Mülheimerin weiß noch nicht, ob es weitergeht
Natürlich kam alles ganz anders. Die Landesförderung wurde immer weiter verlängert und Patricia Eickelmann kannte ruckzuck alle 39 Kinder beim Namen. „Die Kinder geben einem so viel zurück und ich gebe auch mein Herzblut rein“, sagt sie. Auch wenn sie es selbst nicht gedacht hätte, aber eigentlich will sie gar nicht mehr aus der Kita weg. Doch aktuell ist noch nicht klar, ob das Kitahelfer-Programm nach dem Sommer fortgesetzt wird. „Ich erfahre vermutlich erst im Juli, ob es im August weitergeht“, sagt sie.
Mit ihr zittert Karin Rüdiger. Sie leitet parallel zwei evangelische Kitas in Mülheim, darunter auch das Familienzentrum Sonnenschein.

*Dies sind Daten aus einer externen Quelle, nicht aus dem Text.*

**src/rtl/tiled_rgb5a3_ci8_texel_decoder_top_assert.svh**
```systemverilog
// ----------------------------------------------------------------------------
// Texel decoder assertion macros
// Shared concurrent assertion forms, clocked on clk and disabled in reset.
// ----------------------------------------------------------------------------
`ifndef TILED_RGB5A3_CI8_TEXEL_DECODER_TOP_ASSERT_SVH
`define TILED_RGB5A3_CI8_TEXEL_DECODER_TOP_ASSERT_SVH

// The consequent must hold in the same cycle as the antecedent.
`define TDEC_ASSERT_SAME(label, ante, cons, msg) \
	label: assert property (@(posedge clk) disable iff (!arst_n) (ante) |-> (cons)) \
		else $error(msg);

// The consequent must hold in the cycle after the antecedent.
`define TDEC_ASSERT_NEXT(label, ante, cons, msg) \
	label: assert property (@(posedge clk) disable iff (!arst_n) (ante) |=> (cons)) \
		else $error(msg);

`endif

```
**src/rtl/tdec_pkg.sv**
```systemverilog
`timescale 1ns / 1ps
// ----------------------------------------------------------------------------
// Texel decoder package
// Item types, register and item-kind codes, defaults and shared helpers.
// ----------------------------------------------------------------------------
package tdec_pkg;

	localparam int DEF_PALETTE_ENTRIES = 256;
	localparam int DEF_MAX_WIDTH       = 128;
	localparam int DEF_MAX_HEIGHT      = 64;

	localparam int CFG_IDX_W  = 2;
	localparam int CFG_DATA_W = 8;

	localparam logic [7:0] RST_IMAGE_WIDTH  = 8'd96;
	localparam logic [6:0] RST_IMAGE_HEIGHT = 7'd32;

	localparam logic FUNC_PALETTE_WRITE = 1'b0;
	localparam logic FUNC_TEXEL         = 1'b1;

	localparam logic FMT_RGB5A3 = 1'b0;
	localparam logic FMT_CI8    = 1'b1;

	typedef enum logic [CFG_IDX_W-1:0] {
		REG_TEX_FMT      = 2'd0,
		REG_IMAGE_WIDTH  = 2'd1,
		REG_IMAGE_HEIGHT = 2'd2
	} reg_idx_t;

	typedef struct packed {
		logic        func;
		logic [7:0]  palette_slot;
		logic [15:0] word_value;
	} texel_item_t;

	typedef struct packed {
		logic [7:0]  red;
		logic [7:0]  green;
		logic [7:0]  blue;
		logic [7:0]  alpha;
		logic [12:0] pixel_index;
		logic        last_pixel;
	} pixel_item_t;

	// Reduces a byte modulo the palette size by four conditional subtractions.
	// The palette must hold at least sixteen entries; the function does not check.
	function automatic logic [7:0] slot_mod(input logic [7:0] v, input int unsigned modulus);
		int unsigned r;
		r = 32'(v);
		for (int k = 3; k >= 0; k--) begin
			if (r >= (modulus << k)) begin
				r = r - (modulus << k);
			end
		end
		return r[7:0];
	endfunction

endpackage

```
**src/rtl/tdec_ram.sv**
```systemverilog
`timescale 1ns / 1ps
// ----------------------------------------------------------------------------
// Generic RAM
// One write port and one read port with a registered read.
// ----------------------------------------------------------------------------
module tdec_ram #(
	parameter int WIDTH = 16,
	parameter int DEPTH = 256
) (
	input  logic                     clk,
	input  logic                     we,
	input  logic [$clog2(DEPTH)-1:0] waddr,
	input  logic [WIDTH-1:0]         wdata,
	input  logic                     re,
	input  logic [$clog2(DEPTH)-1:0] raddr,
	output logic [WIDTH-1:0]         rdata
);

	logic [WIDTH-1:0] mem [DEPTH];

	always_ff @(posedge clk) begin
		if (we) begin
			mem[waddr] <= wdata;
		end
		if (re) begin
			rdata <= mem[raddr];
		end
	end

endmodule

```
**src/rtl/tdec_pos.sv**
```systemverilog
`timescale 1ns / 1ps
// ----------------------------------------------------------------------------
// Texel position tracker
// Holds the configuration registers and the tile counters, and places each
// texel in the vertically flipped image.
// ----------------------------------------------------------------------------
module tdec_pos #(
	parameter int MAX_WIDTH  = tdec_pkg::DEF_MAX_WIDTH,
	parameter int MAX_HEIGHT = tdec_pkg::DEF_MAX_HEIGHT
) (
	input  logic                              clk,
	input  logic                              arst_n,
	input  logic                              cfg_we,
	input  logic [tdec_pkg::CFG_IDX_W-1:0]    cfg_idx,
	input  logic [tdec_pkg::CFG_DATA_W-1:0]   cfg_wdata,
	input  logic                              step,
	output logic                              tex_fmt,
	output logic [$clog2(MAX_WIDTH+1)-1:0]    pos_x,
	output logic [$clog2(MAX_HEIGHT+1)-1:0]   pos_yf,
	output logic [$clog2(MAX_WIDTH+1)-1:0]    eff_width,
	output logic                              pos_last
);

	import tdec_pkg::*;

	localparam int WW  = $clog2(MAX_WIDTH + 1);
	localparam int HW  = $clog2(MAX_HEIGHT + 1);
	localparam int CWX = (WW > 8) ? WW : 8;
	localparam int CHX = (HW > 7) ? HW : 7;
	localparam int TCW = ($clog2(MAX_WIDTH / 4) > 0) ? $clog2(MAX_WIDTH / 4) : 1;
	localparam int TRW = ($clog2(MAX_HEIGHT / 4) > 0) ? $clog2(MAX_HEIGHT / 4) : 1;

	logic           fmt_q;
	logic [7:0]     width_q;
	logic [6:0]     height_q;
	logic [2:0]     col_q;
	logic [1:0]     row_q;
	logic [TCW-1:0] tcol_q;
	logic [TRW-1:0] trow_q;

	logic [CWX-1:0] w_ext;
	logic [CHX-1:0] h_ext;
	logic [WW-1:0]  w_cl;
	logic [HW-1:0]  h_cl;
	logic [WW-1:0]  across_raw;
	logic [WW-1:0]  across;
	logic [HW-1:0]  down_raw;
	logic [HW-1:0]  down;
	logic [WW-1:0]  w_eff;
	logic [HW-1:0]  h_eff;
	logic           out_of_range;
	logic [2:0]     col;
	logic [1:0]     row;
	logic [TCW-1:0] tcol;
	logic [TRW-1:0] trow;
	logic [2:0]     tw_m1;
	logic           end_col;
	logic           end_row;
	logic           end_tcol;
	logic           end_trow;
	logic [HW-1:0]  y;

	always_ff @(posedge clk or negedge arst_n) begin
		if (!arst_n) begin
			fmt_q    <= FMT_RGB5A3;
			width_q  <= RST_IMAGE_WIDTH;
			height_q <= RST_IMAGE_HEIGHT;
		end else if (cfg_we) begin
			unique case (reg_idx_t'(cfg_idx))
				REG_TEX_FMT: begin
					fmt_q <= cfg_wdata[0];
				end
				REG_IMAGE_WIDTH: begin
					width_q <= cfg_wdata[7:0];
				end
				REG_IMAGE_HEIGHT: begin
					height_q <= cfg_wdata[6:0];
				end
				default: begin
				end
			endcase
		end
	end

	always_comb begin
		w_ext      = CWX'(width_q);
		h_ext      = CHX'(height_q);
		w_cl       = (w_ext > CWX'(MAX_WIDTH)) ? WW'(MAX_WIDTH) : w_ext[WW-1:0];
		h_cl       = (h_ext > CHX'(MAX_HEIGHT)) ? HW'(MAX_HEIGHT) : h_ext[HW-1:0];
		across_raw = (fmt_q == FMT_CI8) ? (w_cl >> 3) : (w_cl >> 2);
		across     = (across_raw == '0) ? WW'(1) : across_raw;
		down_raw   = h_cl >> 2;
		down       = (down_raw == '0) ? HW'(1) : down_raw;
		w_eff      = (fmt_q == FMT_CI8) ? (across << 3) : (across << 2);
		h_eff      = down << 2;
		tw_m1      = (fmt_q == FMT_CI8) ? 3'd7 : 3'd3;

		out_of_range = (col_q > tw_m1) || (WW'(tcol_q) >= across) || (HW'(trow_q) >= down);
		col  = out_of_range ? '0 : col_q;
		row  = out_of_range ? '0 : row_q;
		tcol = out_of_range ? '0 : tcol_q;
		trow = out_of_range ? '0 : trow_q;

		end_col  = (col == tw_m1);
		end_row  = (row == 2'd3);
		end_tcol = (WW'(tcol) == across - WW'(1));
		end_trow = (HW'(trow) == down - HW'(1));

		pos_x    = (fmt_q == FMT_CI8) ? WW'({tcol, col}) : WW'({tcol, col[1:0]});
		y        = HW'({trow, row});
		pos_yf   = h_eff - HW'(1) - y;
		pos_last = end_col && end_row && end_tcol && end_trow;
	end

	always_ff @(posedge clk or negedge arst_n) begin
		if (!arst_n) begin
			col_q  <= '0;
			row_q  <= '0;
			tcol_q <= '0;
			trow_q <= '0;
		end else if (step) begin
			col_q  <= end_col ? '0 : col + 3'd1;
			row_q  <= end_col ? (end_row ? '0 : row + 2'd1) : row;
			tcol_q <= (end_col && end_row) ? (end_tcol ? '0 : tcol + TCW'(1)) : tcol;
			trow_q <= (end_col && end_row && end_tcol) ?
				(end_trow ? '0 : trow + TRW'(1)) : trow;
		end
	end

	assign tex_fmt   = fmt_q;
	assign eff_width = w_eff;

endmodule

```
**src/rtl/tdec_out.sv**
```systemverilog
`timescale 1ns / 1ps
// ----------------------------------------------------------------------------
// Pixel output stage
// Picks the palette or direct word, expands RGB5A3 to RGBA8, forms the pixel
// index and holds the finished item in the output register.
// ----------------------------------------------------------------------------
`include "tiled_rgb5a3_ci8_texel_decoder_top_assert.svh"

module tdec_out #(
	parameter int MAX_WIDTH  = tdec_pkg::DEF_MAX_WIDTH,
	parameter int MAX_HEIGHT = tdec_pkg::DEF_MAX_HEIGHT
) (
	input  logic                            clk,
	input  logic                            arst_n,
	input  logic                            load,
	input  logic                            tex_fmt,
	input  logic [15:0]                     word_value,
	input  logic [$clog2(MAX_WIDTH+1)-1:0]  pos_x,
	input  logic [$clog2(MAX_HEIGHT+1)-1:0] pos_yf,
	input  logic [$clog2(MAX_WIDTH+1)-1:0]  eff_width,
	input  logic                            pos_last,
	input  logic [15:0]                     palette_word,
	output logic                            busy,
	output logic                            pixel_valid,
	input  logic                            pixel_stall,
	output tdec_pkg::pixel_item_t           pixel_item
);

	import tdec_pkg::*;

	localparam int WW = $clog2(MAX_WIDTH + 1);
	localparam int HW = $clog2(MAX_HEIGHT + 1);
	localparam int PW = WW + HW;

	logic          s1_valid_q;
	logic          s1_fmt_q;
	logic [15:0]   s1_word_q;
	logic [WW-1:0] s1_x_q;
	logic [HW-1:0] s1_yf_q;
	logic [WW-1:0] s1_w_q;
	logic          s1_last_q;

	logic          pixel_valid_q;
	pixel_item_t   pixel_item_q;

	logic          adv;
	logic          s1_en;
	logic [15:0]   sel_word;
	logic [PW-1:0] pix;
	logic [PW+12:0] pix_ext;
	pixel_item_t   dec;

	assign adv   = !pixel_valid_q || !pixel_stall;
	assign s1_en = !s1_valid_q || adv;
	assign busy  = s1_valid_q && !adv;

	always_ff @(posedge clk or negedge arst_n) begin
		if (!arst_n) begin
			s1_valid_q <= 1'b0;
		end else if (s1_en) begin
			s1_valid_q <= load;
		end
	end

	always_ff @(posedge clk) begin
		if (s1_en && load) begin
			s1_fmt_q  <= tex_fmt;
			s1_word_q <= word_value;
			s1_x_q    <= pos_x;
			s1_yf_q   <= pos_yf;
			s1_w_q    <= eff_width;
			s1_last_q <= pos_last;
		end
	end

	always_comb begin
		sel_word = (s1_fmt_q == FMT_CI8) ? palette_word : s1_word_q;
		pix      = PW'(s1_yf_q) * PW'(s1_w_q) + PW'(s1_x_q);
		pix_ext  = {13'd0, pix};
		if (sel_word[15]) begin
			dec.red   = {sel_word[14:10], sel_word[14:12]};
			dec.green = {sel_word[9:5], sel_word[9:7]};
			dec.blue  = {sel_word[4:0], sel_word[4:2]};
			dec.alpha = 8'hFF;
		end else begin
			dec.red   = {sel_word[11:8], sel_word[11:8]};
			dec.green = {sel_word[7:4], sel_word[7:4]};
			dec.blue  = {sel_word[3:0], sel_word[3:0]};
			dec.alpha = {sel_word[14:12], sel_word[14:12], sel_word[14:13]};
		end
		dec.pixel_index = pix_ext[12:0];
		dec.last_pixel  = s1_last_q;
	end

	always_ff @(posedge clk or negedge arst_n) begin
		if (!arst_n) begin
			pixel_valid_q <= 1'b0;
		end else if (adv) begin
			pixel_valid_q <= s1_valid_q;
		end
	end

	always_ff @(posedge clk) begin
		if (adv && s1_valid_q) begin
			pixel_item_q <= dec;
		end
	end

	assign pixel_valid = pixel_valid_q;
	assign pixel_item  = pixel_item_q;

	`TDEC_ASSERT_NEXT(a_s1_held, s1_valid_q && !adv, s1_valid_q && $stable(s1_word_q), "Item moved.")
	`TDEC_ASSERT_NEXT(a_s1_delivered, s1_valid_q && adv, pixel_valid_q, "Item not delivered.")
	`TDEC_ASSERT_SAME(a_out_source, $rose(pixel_valid_q), $past(s1_valid_q), "Item without source.")

endmodule

```
**src/rtl/tiled_rgb5a3_ci8_texel_decoder_top.sv**
```systemverilog
`timescale 1ns / 1ps
// The decoder takes one item per clock cycle and keeps that rate indefinitely
// while the output side is not stalled. The clock edge that accepts a texel
// item also reads the palette and loads the first stage register; the pixel
// moves to the output register when that can advance, after colour expansion
// and the pixel index multiply. The palette memory's read port is registered.
// Palette writes take the memory's write port in their own cycle and produce
// no item, so a texel may read an entry written by the item just before it.
// The input is stalled only while the output register holds an untaken pixel
// and the stage behind it is full. There is no clearing pass after reset.
// ----------------------------------------------------------------------------
// Tiled RGB5A3 / CI8 texel decoder
// Turns a tiled texture stream into RGBA8 pixels with flipped row-major index.
// ----------------------------------------------------------------------------
module tiled_rgb5a3_ci8_texel_decoder_top #(
	parameter int PALETTE_ENTRIES = tdec_pkg::DEF_PALETTE_ENTRIES,
	parameter int MAX_WIDTH       = tdec_pkg::DEF_MAX_WIDTH,
	parameter int MAX_HEIGHT      = tdec_pkg::DEF_MAX_HEIGHT
) (
	input  logic                            clk,
	input  logic                            arst_n,
	input  logic                            texel_valid,
	output logic                            texel_stall,
	input  tdec_pkg::texel_item_t           texel_item,
	output logic                            pixel_valid,
	input  logic                            pixel_stall,
	output tdec_pkg::pixel_item_t           pixel_item,
	input  logic                            cfg_we,
	input  logic [tdec_pkg::CFG_IDX_W-1:0]  cfg_idx,
	input  logic [tdec_pkg::CFG_DATA_W-1:0] cfg_wdata
);

	import tdec_pkg::*;

	localparam int PAW = $clog2(PALETTE_ENTRIES);
	localparam int WW  = $clog2(MAX_WIDTH + 1);
	localparam int HW  = $clog2(MAX_HEIGHT + 1);

	logic           accept;
	logic           pal_we;
	logic           texel_acc;
	logic [PAW-1:0] pal_waddr;
	logic [PAW-1:0] pal_raddr;
	logic [15:0]    pal_rdata;
	logic           tex_fmt;
	logic [WW-1:0]  pos_x;
	logic [HW-1:0]  pos_yf;
	logic [WW-1:0]  eff_width;
	logic           pos_last;
	logic           busy;

	assign accept    = texel_valid && !texel_stall;
	assign pal_we    = accept && (texel_item.func == FUNC_PALETTE_WRITE);
	assign texel_acc = accept && (texel_item.func == FUNC_TEXEL);
	assign pal_waddr = PAW'(slot_mod(texel_item.palette_slot, PALETTE_ENTRIES));
	assign pal_raddr = PAW'(slot_mod(texel_item.word_value[7:0], PALETTE_ENTRIES));
	assign texel_stall = busy;

	tdec_ram #(
		.WIDTH(16),
		.DEPTH(PALETTE_ENTRIES)
	) u_pal_ram (
		.clk  (clk),
		.we   (pal_we),
		.waddr(pal_waddr),
		.wdata(texel_item.word_value),
		.re   (texel_acc),
		.raddr(pal_raddr),
		.rdata(pal_rdata)
	);

	tdec_pos #(
		.MAX_WIDTH (MAX_WIDTH),
		.MAX_HEIGHT(MAX_HEIGHT)
	) u_pos (
		.clk         (clk),
		.arst_n      (arst_n),
		.cfg_we      (cfg_we),
		.cfg_idx     (cfg_idx),
		.cfg_wdata   (cfg_wdata),
		.step        (texel_acc),
		.tex_fmt     (tex_fmt),
		.pos_x       (pos_x),
		.pos_yf      (pos_yf),
		.eff_width   (eff_width),
		.pos_last    (pos_last)
	);

	tdec_out #(
		.MAX_WIDTH (MAX_WIDTH),
		.MAX_HEIGHT(MAX_HEIGHT)
	) u_out (
		.clk         (clk),
		.arst_n      (arst_n),
		.load        (texel_acc),
		.tex_fmt     (tex_fmt),
		.word_value  (texel_item.word_value),
		.pos_x       (pos_x),
		.pos_yf      (pos_yf),
		.eff_width   (eff_width),
		.pos_last    (pos_last),
		.palette_word(pal_rdata),
		.busy        (busy),
		.pixel_valid (pixel_valid),
		.pixel_stall (pixel_stall),
		.pixel_item  (pixel_item)
	);

endmodule
```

Vier Vollzeit-Erzieherinnen und zwei Teilzeitkräfte kümmern sich dort um die 39 Kinder. Sie sagt: „Unsere Kitahelfer sind unsere Schätze. Es bleibt wirklich effektiv mehr Zeit für die pädagogische Arbeit.“ Die Kita-Leiterin schätzt Patricia Eickelmann auch deshalb für ihren Einsatz, weil sie trotz des jährlichen Zitterns erhalten bleibt. „Es ist nicht leicht, zuverlässige Kräfte zu finden, wenn nicht klar ist, wie lange das Programm fortgesetzt wird.“ Auch die Erzieherin und stellvertretende Leiterin Christa Zinßer sagt: „Das ist eine ganz große Unterstützung. Ich weiß heute manchmal gar nicht mehr, wie wir das früher alles hingekriegt haben.“
Von der Kitahelferin zur Erzieherin – ist das möglich?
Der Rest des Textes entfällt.